(Dataset entries)
Start of Block

From an optimization exercise on the open Yosys and OpenROAD flow, aimed at small area, a short achievable clock period and few clock cycles per item; shortcuts taken in it are not production practice.
In this exercise RTL edits were held to simulation tests only and were not proved equivalent to the original.

==> flow/design.v (excerpt) <==
module skim_pixel (
    input  wire        clk,
    input  wire        rst,           
    input  wire        in_valid,
    output reg         in_ready,
    input  wire [13:0] in_code,       
    input  wire        in_ovr,        
    input  wire [15:0] in_tapm_ofs,   
    input  wire [15:0] in_tapm_gain,  
    input  wire [15:0] in_dark,       
    input  wire [15:0] in_gain,       
    input  wire        in_dead,       
    input  wire        in_bypass,     
    input  wire        in_last,       
    output reg         out_valid,
    input  wire        out_ready,
    output reg  [15:0] out_pix,
    output reg         out_sat,       
    output reg         out_dead,      
    output reg         out_nsat,      
    output reg         out_last
);
Size: about 2400 cells after synthesis, roughly 180 flip-flops, roughly 110 I/O pins, about 25000 um2 of cells after synthesis.
Settings: LEC_CHECK=0, CAP_MARGIN=20, CORE_MARGIN=2, CORE_UTILIZATION=40, CTS_BUF_LIST=sky130_fd_sc_hd__clkbuf_8, SLEW_MARGIN=20, SYNTH_HIERARCHICAL=1; clock period 60.0 ns.
standard.sh (not shown) runs the stock make flow with config.mk's settings and CLKGATE_MAP_FILE= SYNTH_SCRIPT=/design/flow/synth_recipe.tcl, a recipe that flattens the netlist after the stock synthesis.
==> flow/flow/run.sh <==
#!/bin/bash
# The standard layout (standard synthesis included), with timing repair
# aiming at a 13 ns period instead of leaving the clock's 47 ns of slack unused,
# and faster port buffers. Each step's full output goes to ORFS's own logs
# under orfs/logs; make's output goes to standard.log.
set -euo pipefail
bash standard.sh SETUP_SLACK_MARGIN=47 "BUFFER_PORTS_ARGS=-buffer_cell sky130_fd_sc_hd__buf_2" finish > standard.log 2>&1
Testbench counts at the start, summed over its fixed seeds: cycles 32,733, items 30,720.
Background: an optimization exercise with open tools, aiming at small area, a short achievable clock period and few clock cycles per item. Do not read the settings as production practice.
Only simulation tests tie the RTL to the original design; equivalence was not proved.

==> flow/design.v <==
module gf128_mul (
    input  wire [6:0] a,
    input  wire [6:0] b,
    output wire [6:0] p
);
    reg [12:0] prod;
    reg [12:0] red;
    integer i;
    always @* begin
        prod = 13'd0;
        for (i = 0; i < 7; i = i + 1)
            if (b[i]) prod = prod ^ ({6'd0, a} << i);
        red = prod;
        for (i = 12; i >= 7; i = i - 1)
            if (red[i]) red = red ^ (13'b0000010001001 << (i - 7));
    end
    assign p = red[6:0];
endmodule
module gf128_inv (
    input  wire [6:0] a,
    output reg  [6:0] y
);
    always @* begin
        case (a)
        7'd0: y = 7'd0;
        7'd1: y = 7'd1;
        7'd2: y = 7'd17;
        7'd3: y = 7'd24;
        7'd4: y = 7'd19;
        7'd5: y = 7'd82;
        7'd6: y = 7'd3;
        7'd7: y = 7'd122;
        7'd8: y = 7'd49;
        7'd9: y = 7'd56;
        7'd10: y = 7'd40;
        7'd11: y = 7'd33;
        7'd12: y = 7'd51;
        7'd13: y = 7'd4;
        7'd14: y = 7'd45;
        7'd15: y = 7'd71;
        7'd16: y = 7'd23;
        7'd17: y = 7'd36;
        7'd18: y = 7'd7;
        7'd19: y = 7'd88;
        7'd20: y = 7'd5;
        7'd21: y = 7'd44;
        7'd22: y = 7'd21;
        7'd23: y = 7'd96;
        7'd24: y = 7'd53;
        7'd25: y = 7'd30;
        7'd26: y = 7'd68;
        7'd27: y = 7'd100;
        7'd28: y = 7'd80;
        7'd29: y = 7'd46;
        7'd30: y = 7'd127;
        7'd31: y = 7'd103;
        7'd32: y = 7'd117;
        7'd33: y = 7'd18;
        7'd34: y = 7'd64;
        7'd35: y = 7'd115;
        7'd36: y = 7'd119;
        7'd37: y = 7'd38;
        7'd38: y = 7'd11;
        7'd39: y = 7'd47;
        7'd40: y = 7'd85;
        7'd41: y = 7'd124;
        7'd42: y = 7'd65;
        7'd43: y = 7'd2;
        7'd44: y = 7'd87;
        7'd45: y = 7'd58;
        7'd46: y = 7'd12;
        7'd47: y = 7'd110;
        7'd48: y = 7'd83;
        7'd49: y = 7'd93;
        7'd50: y = 7'd101;
        7'd51: y = 7'd86;
        7'd52: y = 7'd76;
        7'd53: y = 7'd62;
        7'd54: y = 7'd72;
        7'd55: y = 7'd66;
        7'd56: y = 7'd10;
        7'd57: y = 7'd90;
        7'd58: y = 7'd99;
        7'd59: y = 7'd79;
        7'd60: y = 7'd120;
        7'd61: y = 7'd81;
        7'd62: y = 7'd123;
        7'd63: y = 7'd31;
        7'd64: y = 7'd91;
        7'd65: y = 7'd26;
        7'd66: y = 7'd32;
        7'd67: y = 7'd28;
        7'd68: y = 7'd8;
        7'd69: y = 7'd73;
        7'd70: y = 7'd61;
        7'd71: y = 7'd111;
        7'd72: y = 7'd121;
        7'd73: y = 7'd22;
        7'd74: y = 7'd98;
        7'd75: y = 7'd14;
        7'd76: y = 7'd50;
        7'd77: y = 7'd109;
        7'd78: y = 7'd114;
        7'd79: y = 7'd54;
        7'd80: y = 7'd95;
        7'd81: y = 7'd16;
        7'd82: y = 7'd75;
        7'd83: y = 7'd70;
        7'd84: y = 7'd25;
        7'd85: y = 7'd39;
        7'd86: y = 7'd34;
        7'd87: y = 7'd106;
        7'd88: y = 7'd125;
        7'd89: y = 7'd92;
        7'd90: y = 7'd37;
        7'd91: y = 7'd113;
        7'd92: y = 7'd69;
        7'd93: y = 7'd29;
        7'd94: y = 7'd107;
        7'd95: y = 7'd52;
        7'd96: y = 7'd57;
        7'd97: y = 7'd112;
        7'd98: y = 7'd94;
        7'd99: y = 7'd43;
        7'd100: y = 7'd89;
        7'd101: y = 7'd105;
        7'd102: y = 7'd108;
        7'd103: y = 7'd78;
        7'd104: y = 7'd77;
        7'd105: y = 7'd55;
        7'd106: y = 7'd97;
        7'd107: y = 7'd59;
        7'd108: y = 7'd9;
        7'd109: y = 7'd20;
        7'd110: y = 7'd42;
        7'd111: y = 7'd102;
        7'd112: y = 7'd35;
        7'd113: y = 7'd67;
        7'd114: y = 7'd41;
        7'd115: y = 7'd6;
        7'd116: y = 7'd63;
        7'd117: y = 7'd74;
        7'd118: y = 7'd126;
        7'd119: y = 7'd84;
        7'd120: y = 7'd15;
        7'd121: y = 7'd118;
        7'd122: y = 7'd27;
        7'd123: y = 7'd104;
        7'd124: y = 7'd60;
        7'd125: y = 7'd48;
        7'd126: y = 7'd116;
        7'd127: y = 7'd13;
        default: y = 7'd0;
        endcase
    end
endmodule
Context: an optimization exercise on an open-source flow, tuned for small area, a short achievable clock period and few clock cycles per item. The choices shown serve that exercise and are no tape-out recipe. Only simulation tests tie the RTL to the original design; equivalence was not proved.

--- flow/run.sh ---
#!/bin/bash
# The standard layout (the standard.sh: standard synthesis, floorplan,
# placement, CTS, routing) with repair_timing asked to keep a larger setup
# margin, so that it sizes and buffers the longest paths further.
set -euo pipefail
bash standard.sh SETUP_SLACK_MARGIN=7.5 finish > standard.log 2>&1
--- config.mk ---
export PLATFORM = sky130hd
export DESIGN_NAME = aes_dp
export DESIGN_NICKNAME = aes_dp
export VERILOG_FILES = /design/flow/design.v
export SDC_FILE = /design/flow/constraint.sdc
export NUM_CORES = 8
export LEC_CHECK = 0
export CAP_MARGIN = 20
export CORE_MARGIN = 2
export CORE_UTILIZATION = 50
export PLACE_DENSITY = 0.6
export SLEW_MARGIN = 20
This is an optimization exercise on Yosys and OpenROAD, whose aim is small area, a short achievable clock period and few clock cycles per item, not a production implementation.
Function was checked by simulation only, so behaviour that the tests miss may differ from the original.
Power figures rest on the tool's default switching activity, not on a simulated workload.

<file path="design/flow/design.v">
module ch_rank (
    input  wire [31:0] score,
    input  wire [1:0]  fmt,            
    input  wire        larger_better,  
    output wire        is_nan,
    output wire [32:0] rank
);
    localparam FMT_FP32 = 2'd0, FMT_BF16 = 2'd1, FMT_FP16 = 2'd2, FMT_INT32 = 2'd3;
    reg        nan;
    reg [31:0] v;     
    reg [31:0] key;   
    always @(*) begin
        case (fmt)
            FMT_FP32: begin
                nan = (&score[30:23]) && (|score[22:0]);
                v   = (score[30:0] == 31'd0) ? 32'd0 : score;
            end
            FMT_BF16: begin
                nan = (&score[14:7]) && (|score[6:0]);
                v   = (score[14:0] == 15'd0) ? 32'd0 : {score[15:0], 16'd0};
            end
            FMT_FP16: begin
                nan = (&score[14:10]) && (|score[9:0]);
                v   = (score[14:0] == 15'd0) ? 32'd0 : {score[15:0], 16'd0};
            end
            default: begin
                nan = 1'b0;
                v   = score;
            end
        endcase
        if (fmt == FMT_INT32)
            key = {~v[31], v[30:0]};
        else if (v[31])
            key = ~v;
        else
            key = {1'b1, v[30:0]};
    end
    assign is_nan = nan;
    assign rank   = nan ? {1'b1, 32'd0} : {1'b0, larger_better ? ~key : key};
endmodule
module ch_topk (
    input  wire        clk,
    input  wire        rst,
    input  wire        in_valid,
    output wire        in_ready,
    input  wire [1:0]  in_kind,        
    input  wire [47:0] in_id,
    input  wire [31:0] in_score,
    input  wire [4:0]  cfg_k,          
    input  wire [1:0]  cfg_fmt,        
    input  wire [1:0]  cfg_dist,
    input  wire        cfg_incl_nan,
    input  wire        cfg_dedup,
    output wire        out_valid,
    input  wire        out_ready,
    output wire [47:0] out_id,
    output wire [31:0] out_score,
    output wire        out_last,
    output wire [4:0]  out_count,
    output wire        out_short,
    output wire        out_ties,
    output wire        out_nan_included,
    output wire [15:0] out_tie_excess,
    output wire [15:0] out_dup_removed,
    output wire [15:0] out_dup_conflict,
    output wire [15:0] out_nan_excluded,
    output wire [15:0] out_sentinel_in
);
    localparam K = 16;
    localparam [1:0] KIND_ENTRY = 2'd0, KIND_OPEN = 2'd1, KIND_CLOSE = 2'd2;
    localparam [1:0] ST_IDLE = 2'd0, ST_COLLECT = 2'd1, ST_OUTPUT = 2'd2;
    localparam [47:0] SENTINEL = 48'hFFFF_FFFF_FFFF;
    localparam [1:0] FMT_FP32 = 2'd0, FMT_BF16 = 2'd1, FMT_FP16 = 2'd2, FMT_INT32 = 2'd3;
    reg [1:0]  state;
    reg [4:0]  k_q;
    reg [1:0]  fmt_q;
    reg [1:0]  dist_q;
    reg        incl_nan_q;
    reg        dedup_q;
    reg [K*48-1:0] s_id;
    reg [K*32-1:0] s_sc;
    reg [K-1:0]    s_v;
    reg [4:0]      n_held;
    reg [15:0] tie_q, dup_rm_q, dup_cf_q, nan_ex_q, sent_q;
    reg        nan_incl_q;
    reg [4:0]  beat;
    wire larger_better = ~dist_q[1];
    wire        e_nan;
    wire [32:0] e_rank;
    ch_rank u_rank_e (.score(in_score), .fmt(fmt_q), .larger_better(larger_better),
                      .is_nan(e_nan), .rank(e_rank));
    wire [K*33-1:0] s_rank;
    wire [K-1:0]    s_nan;
    genvar g;
    generate
        for (g = 0; g < K; g = g + 1) begin : g_rank
            ch_rank u_rank (.score(s_sc[g*32 +: 32]), .fmt(fmt_q), .larger_better(larger_better),
                            .is_nan(s_nan[g]), .rank(s_rank[g*33 +: 33]));
        end
    endgenerate
    reg [K-1:0] ahead;     
    reg [K-1:0] same_rank;  
    reg [K-1:0] twin;      
    reg [K-1:0] wsel;       
    reg [K-1:0] first_free;
    integer j;
    wire [K-1:0]    v_prev      = {s_v[K-2:0], 1'b1};
    wire [K-1:0]    sv_prev     = {s_v[K-2:0], 1'b0};
    wire [K-1:0]    ahead_prev = {ahead[K-2:0], 1'b1};
    wire [K-1:0]    at          = ~ahead & ahead_prev;   
    wire [K*48-1:0] id_prev     = {s_id[K*48-49:0], 48'd0};
    wire [K*32-1:0] sc_prev     = {s_sc[K*32-33:0], 32'd0};
    always @(*) begin
        for (j = 0; j < K; j = j + 1) begin
            ahead[j]     = s_v[j] && ({s_rank[j*33 +: 33], s_id[j*48 +: 48]} <= {e_rank, in_id});
            same_rank[j]  = s_v[j] && (s_rank[j*33 +: 33] == e_rank);
            twin[j]      = s_v[j] && dedup_q && (s_id[j*48 +: 48] == in_id);
            wsel[j]       = (j == k_q - 5'd1);
            first_free[j] = !s_v[j] && v_prev[j];
        end
    end
    wire full      = |(s_v & wsel);
    wire any_match = |twin;
    wire dup_equal = |(twin & same_rank);
    wire dup_wins  = |(twin & ~ahead);    
    wire w_le_e    = |(wsel & ahead);      
    wire w_tie     = |(wsel & same_rank);
    wire [K-1:0] wsel_next = {1'b0, wsel[K-1:1]};
    reg [32:0] rank_w, rank_w1;
    always @(*) begin
        rank_w  = 33'd0;
        rank_w1 = 33'd0;
        for (j = 0; j < K; j = j + 1) begin
            if (wsel[j])
                rank_w = s_rank[j*33 +: 33];
            if (wsel_next[j])
                rank_w1 = s_rank[j*33 +: 33];
        end
    end
    wire take       = in_valid && in_ready && state == ST_COLLECT && in_kind == KIND_ENTRY;
    wire is_sent    = in_id == SENTINEL;
    wire nan_drop   = !is_sent && e_nan && !incl_nan_q;
    wire dup        = !is_sent && !nan_drop && any_match;
    wire plain      = !is_sent && !nan_drop && !any_match;
    wire discard    = plain && full && w_le_e;
    wire do_replace = dup && !dup_equal && dup_wins;
    wire do_insert  = plain && !discard;
    wire evict      = do_insert && full;
    wire [K-1:0] rmv = do_replace ? twin : (full ? wsel : first_free);
    reg  [K-1:0] upto;   
    always @(*) begin
        upto[K-1] = rmv[K-1];
        for (j = K - 2; j >= 0; j = j - 1)
            upto[j] = upto[j+1] | rmv[j];
    end
    wire        e_at_w    = |(wsel & at);
    wire [32:0] rank_nw   = e_at_w ? e_rank : rank_w1;
    wire out_fire = out_valid && out_ready;
    wire last_beat = beat == k_q - 5'd1;
    reg [31:0] worst_score;
    always @(*) begin
        case (fmt_q)
            FMT_FP32:  worst_score = larger_better ? 32'hFF80_0000 : 32'h7F80_0000;
            FMT_BF16:  worst_score = larger_better ? 32'h0000_FF80 : 32'h0000_7F80;
            FMT_FP16:  worst_score = larger_better ? 32'h0000_FC00 : 32'h0000_7C00;
            default:   worst_score = larger_better ? 32'h8000_0000 : 32'h7FFF_FFFF;
        endcase
    end
    always @(posedge clk) begin
        if (rst) begin
            state  <= ST_IDLE;
            s_v    <= {K{1'b0}};
            n_held <= 5'd0;
            beat   <= 5'd0;
        end else begin
            case (state)
                ST_IDLE: begin
                    if (in_valid && in_kind == KIND_OPEN)
                        state <= ST_COLLECT;
                end
                ST_COLLECT: begin
                    if (in_valid && in_kind == KIND_CLOSE) begin
                        state <= ST_OUTPUT;
                        beat  <= 5'd0;
                    end
                end
                default: begin
                    if (out_fire) begin
                        beat <= beat + 5'd1;
                        if (last_beat)
                            state <= ST_IDLE;
                    end
                end
            endcase
            if (in_valid && in_ready && in_kind == KIND_OPEN) begin
                s_v    <= {K{1'b0}};
                n_held <= 5'd0;
            end else if (take && (do_insert || do_replace)) begin
                for (j = 0; j < K; j = j + 1) begin
                    if (ahead[j]) begin
                    end else if (at[j]) begin
                        s_v[j] <= 1'b1;
                    end else if (upto[j]) begin
                        s_v[j] <= sv_prev[j];
                    end
                end
                if (do_insert && !full)
                    n_held <= n_held + 5'd1;
            end else if (out_fire) begin
                s_v <= {1'b0, s_v[K-1:1]};
            end
        end
    end
    always @(posedge clk) begin
        if (in_valid && in_ready && in_kind == KIND_OPEN) begin
            k_q        <= cfg_k;
            fmt_q      <= cfg_fmt;
            dist_q     <= cfg_dist;
            incl_nan_q <= cfg_incl_nan;
            dedup_q    <= cfg_dedup;
            tie_q      <= 16'd0;
            dup_rm_q   <= 16'd0;
            dup_cf_q   <= 16'd0;
            nan_ex_q   <= 16'd0;
            sent_q     <= 16'd0;
        end else if (take) begin
            if (is_sent)
                sent_q <= sent_q + 16'd1;
            if (nan_drop)
                nan_ex_q <= nan_ex_q + 16'd1;
            if (dup)
                dup_rm_q <= dup_rm_q + 16'd1;
            if (dup && !dup_equal)
                dup_cf_q <= dup_cf_q + 16'd1;
            if (discard && w_tie)
                tie_q <= tie_q + 16'd1;
            if (evict)
                tie_q <= (rank_w == rank_nw) ? tie_q + 16'd1 : 16'd0;
        end
        if (take && (do_insert || do_replace)) begin
            for (j = 0; j < K; j = j + 1) begin
                if (ahead[j]) begin
                end else if (at[j]) begin
                    s_id[j*48 +: 48] <= in_id;
                    s_sc[j*32 +: 32] <= in_score;
                end else if (upto[j]) begin
                    s_id[j*48 +: 48] <= id_prev[j*48 +: 48];
                    s_sc[j*32 +: 32] <= sc_prev[j*32 +: 32];
                end
            end
        end else if (state == ST_OUTPUT && out_fire) begin
            s_id <= {48'd0, s_id[K*48-1:48]};
            s_sc <= {32'd0, s_sc[K*32-1:32]};
        end
        if (state == ST_COLLECT && in_valid && in_kind == KIND_CLOSE)
            nan_incl_q <= |(s_v & s_nan);
    end
    assign in_ready         = state != ST_OUTPUT;
    assign out_valid        = state == ST_OUTPUT;
    assign out_id           = s_v[0] ? s_id[47:0] : SENTINEL;
    assign out_score        = s_v[0] ? s_sc[31:0] : worst_score;
    assign out_last         = last_beat;
    assign out_count        = n_held;
    assign out_short        = n_held < k_q;
    assign out_ties         = tie_q != 16'd0;
    assign out_nan_included = nan_incl_q;
    assign out_tie_excess   = tie_q;
    assign out_dup_removed  = dup_rm_q;
    assign out_dup_conflict = dup_cf_q;
    assign out_nan_excluded = nan_ex_q;
    assign out_sentinel_in  = sent_q;
endmodule
</file>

End of Block

▸ YOUR GOAL:
Starting with the line with "7'd48: y = 7'd83;" above and going on through the line with "7'd121: y = 7'd118;", transcribe every line exactly, both ends included, and add nothing.

▸ ANSWER TO THIS EXERCISE:
        7'd48: y = 7'd83;
        7'd49: y = 7'd93;
        7'd50: y = 7'd101;
        7'd51: y = 7'd86;
        7'd52: y = 7'd76;
        7'd53: y = 7'd62;
        7'd54: y = 7'd72;
        7'd55: y = 7'd66;
        7'd56: y = 7'd10;
        7'd57: y = 7'd90;
        7'd58: y = 7'd99;
        7'd59: y = 7'd79;
        7'd60: y = 7'd120;
        7'd61: y = 7'd81;
        7'd62: y = 7'd123;
        7'd63: y = 7'd31;
        7'd64: y = 7'd91;
        7'd65: y = 7'd26;
        7'd66: y = 7'd32;
        7'd67: y = 7'd28;
        7'd68: y = 7'd8;
        7'd69: y = 7'd73;
        7'd70: y = 7'd61;
        7'd71: y = 7'd111;
        7'd72: y = 7'd121;
        7'd73: y = 7'd22;
        7'd74: y = 7'd98;
        7'd75: y = 7'd14;
        7'd76: y = 7'd50;
        7'd77: y = 7'd109;
        7'd78: y = 7'd114;
        7'd79: y = 7'd54;
        7'd80: y = 7'd95;
        7'd81: y = 7'd16;
        7'd82: y = 7'd75;
        7'd83: y = 7'd70;
        7'd84: y = 7'd25;
        7'd85: y = 7'd39;
        7'd86: y = 7'd34;
        7'd87: y = 7'd106;
        7'd88: y = 7'd125;
        7'd89: y = 7'd92;
        7'd90: y = 7'd37;
        7'd91: y = 7'd113;
        7'd92: y = 7'd69;
        7'd93: y = 7'd29;
        7'd94: y = 7'd107;
        7'd95: y = 7'd52;
        7'd96: y = 7'd57;
        7'd97: y = 7'd112;
        7'd98: y = 7'd94;
        7'd99: y = 7'd43;
        7'd100: y = 7'd89;
        7'd101: y = 7'd105;
        7'd102: y = 7'd108;
        7'd103: y = 7'd78;
        7'd104: y = 7'd77;
        7'd105: y = 7'd55;
        7'd106: y = 7'd97;
        7'd107: y = 7'd59;
        7'd108: y = 7'd9;
        7'd109: y = 7'd20;
        7'd110: y = 7'd42;
        7'd111: y = 7'd102;
        7'd112: y = 7'd35;
        7'd113: y = 7'd67;
        7'd114: y = 7'd41;
        7'd115: y = 7'd6;
        7'd116: y = 7'd63;
        7'd117: y = 7'd74;
        7'd118: y = 7'd126;
        7'd119: y = 7'd84;
        7'd120: y = 7'd15;
        7'd121: y = 7'd118;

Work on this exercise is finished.